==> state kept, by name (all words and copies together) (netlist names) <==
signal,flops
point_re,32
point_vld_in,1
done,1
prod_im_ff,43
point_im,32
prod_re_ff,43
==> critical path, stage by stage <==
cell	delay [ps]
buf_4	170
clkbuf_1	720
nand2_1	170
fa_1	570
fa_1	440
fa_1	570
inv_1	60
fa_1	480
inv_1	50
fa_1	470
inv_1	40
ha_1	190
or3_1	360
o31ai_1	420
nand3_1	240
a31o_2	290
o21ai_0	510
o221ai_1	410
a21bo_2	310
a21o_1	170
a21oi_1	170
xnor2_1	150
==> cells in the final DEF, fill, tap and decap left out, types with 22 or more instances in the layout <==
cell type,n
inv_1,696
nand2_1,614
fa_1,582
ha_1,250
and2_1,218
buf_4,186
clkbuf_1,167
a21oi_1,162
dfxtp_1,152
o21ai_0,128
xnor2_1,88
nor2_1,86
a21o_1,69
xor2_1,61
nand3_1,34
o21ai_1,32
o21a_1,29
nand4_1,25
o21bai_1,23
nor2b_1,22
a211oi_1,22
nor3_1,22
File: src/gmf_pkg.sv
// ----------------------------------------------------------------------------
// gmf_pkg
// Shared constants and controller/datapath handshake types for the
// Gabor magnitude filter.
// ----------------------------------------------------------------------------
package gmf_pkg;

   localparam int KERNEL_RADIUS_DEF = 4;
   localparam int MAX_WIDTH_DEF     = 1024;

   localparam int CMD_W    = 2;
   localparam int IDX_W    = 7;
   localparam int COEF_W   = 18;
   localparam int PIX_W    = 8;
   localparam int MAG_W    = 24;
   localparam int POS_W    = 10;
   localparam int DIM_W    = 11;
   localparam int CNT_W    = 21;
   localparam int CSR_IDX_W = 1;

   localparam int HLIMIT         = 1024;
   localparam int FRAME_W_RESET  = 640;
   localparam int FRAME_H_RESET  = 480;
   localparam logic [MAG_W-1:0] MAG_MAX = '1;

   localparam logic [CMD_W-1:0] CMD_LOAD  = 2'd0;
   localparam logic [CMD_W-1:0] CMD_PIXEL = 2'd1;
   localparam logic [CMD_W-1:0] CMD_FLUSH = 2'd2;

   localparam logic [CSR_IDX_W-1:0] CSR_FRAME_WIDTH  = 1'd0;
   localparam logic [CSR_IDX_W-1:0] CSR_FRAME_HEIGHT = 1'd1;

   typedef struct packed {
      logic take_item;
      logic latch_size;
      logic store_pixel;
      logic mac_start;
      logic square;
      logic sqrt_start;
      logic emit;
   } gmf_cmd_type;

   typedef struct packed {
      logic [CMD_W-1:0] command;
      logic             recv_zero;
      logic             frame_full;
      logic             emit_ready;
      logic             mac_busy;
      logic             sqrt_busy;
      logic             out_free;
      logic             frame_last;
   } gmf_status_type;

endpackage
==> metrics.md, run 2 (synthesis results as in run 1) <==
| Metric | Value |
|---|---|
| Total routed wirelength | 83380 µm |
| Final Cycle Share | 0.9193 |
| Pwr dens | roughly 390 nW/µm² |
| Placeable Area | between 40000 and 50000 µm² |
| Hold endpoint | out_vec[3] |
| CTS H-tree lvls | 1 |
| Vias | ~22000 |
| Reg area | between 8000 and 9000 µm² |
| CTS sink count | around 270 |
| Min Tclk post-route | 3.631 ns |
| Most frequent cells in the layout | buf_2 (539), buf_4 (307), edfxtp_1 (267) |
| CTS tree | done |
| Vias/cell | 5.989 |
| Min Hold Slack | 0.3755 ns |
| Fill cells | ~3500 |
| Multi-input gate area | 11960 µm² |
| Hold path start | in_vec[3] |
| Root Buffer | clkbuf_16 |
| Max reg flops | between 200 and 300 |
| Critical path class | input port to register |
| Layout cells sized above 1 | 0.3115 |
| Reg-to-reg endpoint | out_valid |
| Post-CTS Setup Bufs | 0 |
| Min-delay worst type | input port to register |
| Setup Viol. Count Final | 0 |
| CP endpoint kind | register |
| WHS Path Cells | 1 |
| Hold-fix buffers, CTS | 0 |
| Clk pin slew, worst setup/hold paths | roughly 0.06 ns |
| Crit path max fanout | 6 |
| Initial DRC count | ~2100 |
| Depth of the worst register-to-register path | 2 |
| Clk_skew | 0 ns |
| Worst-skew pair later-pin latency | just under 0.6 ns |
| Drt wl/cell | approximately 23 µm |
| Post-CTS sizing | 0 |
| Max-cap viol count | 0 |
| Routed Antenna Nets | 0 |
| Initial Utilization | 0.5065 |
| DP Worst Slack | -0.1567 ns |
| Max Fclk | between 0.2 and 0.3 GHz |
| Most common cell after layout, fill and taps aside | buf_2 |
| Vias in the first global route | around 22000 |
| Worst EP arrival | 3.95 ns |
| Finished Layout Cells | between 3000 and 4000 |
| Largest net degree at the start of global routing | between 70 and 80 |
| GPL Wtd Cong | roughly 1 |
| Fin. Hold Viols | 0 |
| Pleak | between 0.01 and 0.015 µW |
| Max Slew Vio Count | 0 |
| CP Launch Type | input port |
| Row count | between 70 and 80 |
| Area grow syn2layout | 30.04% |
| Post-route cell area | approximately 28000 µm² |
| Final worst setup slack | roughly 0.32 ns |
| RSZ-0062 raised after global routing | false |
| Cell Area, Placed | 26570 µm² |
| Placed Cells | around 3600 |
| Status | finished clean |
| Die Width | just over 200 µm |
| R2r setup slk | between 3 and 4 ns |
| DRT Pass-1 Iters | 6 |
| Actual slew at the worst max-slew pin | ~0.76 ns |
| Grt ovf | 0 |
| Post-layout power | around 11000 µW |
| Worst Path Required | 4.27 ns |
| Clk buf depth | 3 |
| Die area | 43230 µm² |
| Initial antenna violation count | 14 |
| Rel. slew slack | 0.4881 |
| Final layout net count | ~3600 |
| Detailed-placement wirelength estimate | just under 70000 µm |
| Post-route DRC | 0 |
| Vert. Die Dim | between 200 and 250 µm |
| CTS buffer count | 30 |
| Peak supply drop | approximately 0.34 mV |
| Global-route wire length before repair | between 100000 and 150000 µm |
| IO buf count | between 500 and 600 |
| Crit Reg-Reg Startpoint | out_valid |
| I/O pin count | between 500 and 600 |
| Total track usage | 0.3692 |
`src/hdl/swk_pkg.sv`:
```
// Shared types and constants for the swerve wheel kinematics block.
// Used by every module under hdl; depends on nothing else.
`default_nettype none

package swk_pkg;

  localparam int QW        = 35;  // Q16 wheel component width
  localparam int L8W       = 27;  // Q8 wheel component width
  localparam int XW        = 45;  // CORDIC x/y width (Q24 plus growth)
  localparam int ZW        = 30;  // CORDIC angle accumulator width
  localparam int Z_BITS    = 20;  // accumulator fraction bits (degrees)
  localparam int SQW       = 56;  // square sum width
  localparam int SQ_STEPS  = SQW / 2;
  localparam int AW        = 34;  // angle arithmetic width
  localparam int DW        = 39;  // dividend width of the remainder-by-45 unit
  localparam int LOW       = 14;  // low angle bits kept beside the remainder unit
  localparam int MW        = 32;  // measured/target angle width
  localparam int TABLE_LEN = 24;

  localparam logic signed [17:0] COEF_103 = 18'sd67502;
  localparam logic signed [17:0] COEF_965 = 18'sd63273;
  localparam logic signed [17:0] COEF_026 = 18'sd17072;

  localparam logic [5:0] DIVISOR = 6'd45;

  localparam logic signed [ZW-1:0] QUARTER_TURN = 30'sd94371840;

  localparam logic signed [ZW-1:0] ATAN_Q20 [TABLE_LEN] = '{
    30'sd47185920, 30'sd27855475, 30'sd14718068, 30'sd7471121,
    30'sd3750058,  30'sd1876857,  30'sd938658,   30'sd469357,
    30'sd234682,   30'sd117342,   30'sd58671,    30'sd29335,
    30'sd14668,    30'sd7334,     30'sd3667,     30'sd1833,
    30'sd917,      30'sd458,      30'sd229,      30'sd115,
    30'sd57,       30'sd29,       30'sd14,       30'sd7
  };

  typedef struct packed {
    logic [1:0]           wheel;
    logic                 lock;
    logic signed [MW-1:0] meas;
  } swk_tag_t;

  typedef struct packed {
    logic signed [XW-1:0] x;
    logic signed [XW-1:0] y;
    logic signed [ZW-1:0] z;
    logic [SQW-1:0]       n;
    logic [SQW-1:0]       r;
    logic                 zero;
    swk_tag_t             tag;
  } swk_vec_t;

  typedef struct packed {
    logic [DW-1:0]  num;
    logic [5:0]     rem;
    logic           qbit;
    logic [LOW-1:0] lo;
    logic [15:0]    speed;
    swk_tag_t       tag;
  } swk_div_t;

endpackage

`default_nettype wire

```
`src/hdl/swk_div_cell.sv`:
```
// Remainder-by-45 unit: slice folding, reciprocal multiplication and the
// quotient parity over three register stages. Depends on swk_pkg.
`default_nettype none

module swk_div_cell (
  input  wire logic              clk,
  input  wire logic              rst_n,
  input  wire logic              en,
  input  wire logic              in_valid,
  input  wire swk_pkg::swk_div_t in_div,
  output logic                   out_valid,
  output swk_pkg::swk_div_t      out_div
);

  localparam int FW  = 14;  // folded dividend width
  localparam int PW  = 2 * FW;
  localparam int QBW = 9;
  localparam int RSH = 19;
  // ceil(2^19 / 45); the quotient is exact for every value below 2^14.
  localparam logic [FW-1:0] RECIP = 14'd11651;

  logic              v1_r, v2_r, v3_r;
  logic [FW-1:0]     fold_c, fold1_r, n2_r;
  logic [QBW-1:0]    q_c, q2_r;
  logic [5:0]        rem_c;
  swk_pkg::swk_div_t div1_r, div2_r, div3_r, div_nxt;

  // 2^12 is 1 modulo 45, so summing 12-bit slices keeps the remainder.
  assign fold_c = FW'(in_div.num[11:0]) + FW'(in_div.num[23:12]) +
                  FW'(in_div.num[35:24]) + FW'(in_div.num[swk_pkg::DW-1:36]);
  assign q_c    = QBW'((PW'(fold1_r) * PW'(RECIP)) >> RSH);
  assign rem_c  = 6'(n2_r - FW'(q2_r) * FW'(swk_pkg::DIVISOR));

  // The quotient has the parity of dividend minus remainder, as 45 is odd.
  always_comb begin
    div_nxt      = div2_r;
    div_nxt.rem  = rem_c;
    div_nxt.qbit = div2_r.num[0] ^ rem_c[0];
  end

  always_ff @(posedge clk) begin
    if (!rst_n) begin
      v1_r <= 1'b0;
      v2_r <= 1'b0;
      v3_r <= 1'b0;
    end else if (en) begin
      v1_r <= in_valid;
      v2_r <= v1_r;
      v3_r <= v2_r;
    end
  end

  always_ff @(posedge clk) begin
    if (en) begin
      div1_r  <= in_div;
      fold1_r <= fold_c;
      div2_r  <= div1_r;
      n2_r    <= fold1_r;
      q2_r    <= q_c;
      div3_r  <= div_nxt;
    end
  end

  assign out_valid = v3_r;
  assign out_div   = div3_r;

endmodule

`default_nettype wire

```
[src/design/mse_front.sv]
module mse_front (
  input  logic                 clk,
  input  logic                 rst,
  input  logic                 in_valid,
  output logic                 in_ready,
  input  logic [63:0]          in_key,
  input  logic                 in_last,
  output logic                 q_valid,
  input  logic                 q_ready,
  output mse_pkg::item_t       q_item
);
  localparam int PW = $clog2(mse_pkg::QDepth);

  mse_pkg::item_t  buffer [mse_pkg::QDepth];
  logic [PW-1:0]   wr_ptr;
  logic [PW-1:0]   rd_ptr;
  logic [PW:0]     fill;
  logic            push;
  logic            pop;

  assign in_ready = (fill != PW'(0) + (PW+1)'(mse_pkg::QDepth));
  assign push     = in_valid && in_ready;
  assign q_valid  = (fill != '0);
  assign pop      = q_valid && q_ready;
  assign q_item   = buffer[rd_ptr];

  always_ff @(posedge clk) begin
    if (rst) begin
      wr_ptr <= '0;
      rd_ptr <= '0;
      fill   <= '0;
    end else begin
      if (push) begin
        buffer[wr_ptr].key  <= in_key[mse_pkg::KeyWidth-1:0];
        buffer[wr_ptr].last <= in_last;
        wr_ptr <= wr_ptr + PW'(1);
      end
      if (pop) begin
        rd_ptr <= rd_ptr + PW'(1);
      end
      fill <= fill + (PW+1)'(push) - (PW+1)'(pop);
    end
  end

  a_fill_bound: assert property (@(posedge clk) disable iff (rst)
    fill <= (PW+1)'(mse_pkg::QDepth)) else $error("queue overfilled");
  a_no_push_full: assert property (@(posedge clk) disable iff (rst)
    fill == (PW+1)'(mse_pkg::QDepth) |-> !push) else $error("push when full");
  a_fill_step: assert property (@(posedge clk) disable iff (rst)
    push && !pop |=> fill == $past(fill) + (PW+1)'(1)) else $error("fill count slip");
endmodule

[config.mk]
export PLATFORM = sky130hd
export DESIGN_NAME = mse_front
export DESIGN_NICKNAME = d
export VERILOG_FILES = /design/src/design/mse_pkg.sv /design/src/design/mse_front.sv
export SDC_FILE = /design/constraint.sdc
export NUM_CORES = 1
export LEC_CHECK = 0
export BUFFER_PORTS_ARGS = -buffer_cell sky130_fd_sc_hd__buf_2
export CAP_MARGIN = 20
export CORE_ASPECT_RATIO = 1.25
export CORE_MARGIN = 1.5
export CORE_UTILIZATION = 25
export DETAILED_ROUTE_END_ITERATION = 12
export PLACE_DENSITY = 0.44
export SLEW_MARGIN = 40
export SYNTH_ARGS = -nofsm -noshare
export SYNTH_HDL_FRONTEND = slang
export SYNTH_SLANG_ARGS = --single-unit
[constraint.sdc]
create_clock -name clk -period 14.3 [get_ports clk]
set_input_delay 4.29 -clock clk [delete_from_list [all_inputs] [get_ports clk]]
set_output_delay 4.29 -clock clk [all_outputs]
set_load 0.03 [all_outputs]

__________________________________________________

INSTRUCTIONS TO FOLLOW
Wherever the word "after" turns up in a line of the entries above, copy that line.

ANSWER
| Most common cell after layout, fill and taps aside | buf_2 |
| RSZ-0062 raised after global routing | false |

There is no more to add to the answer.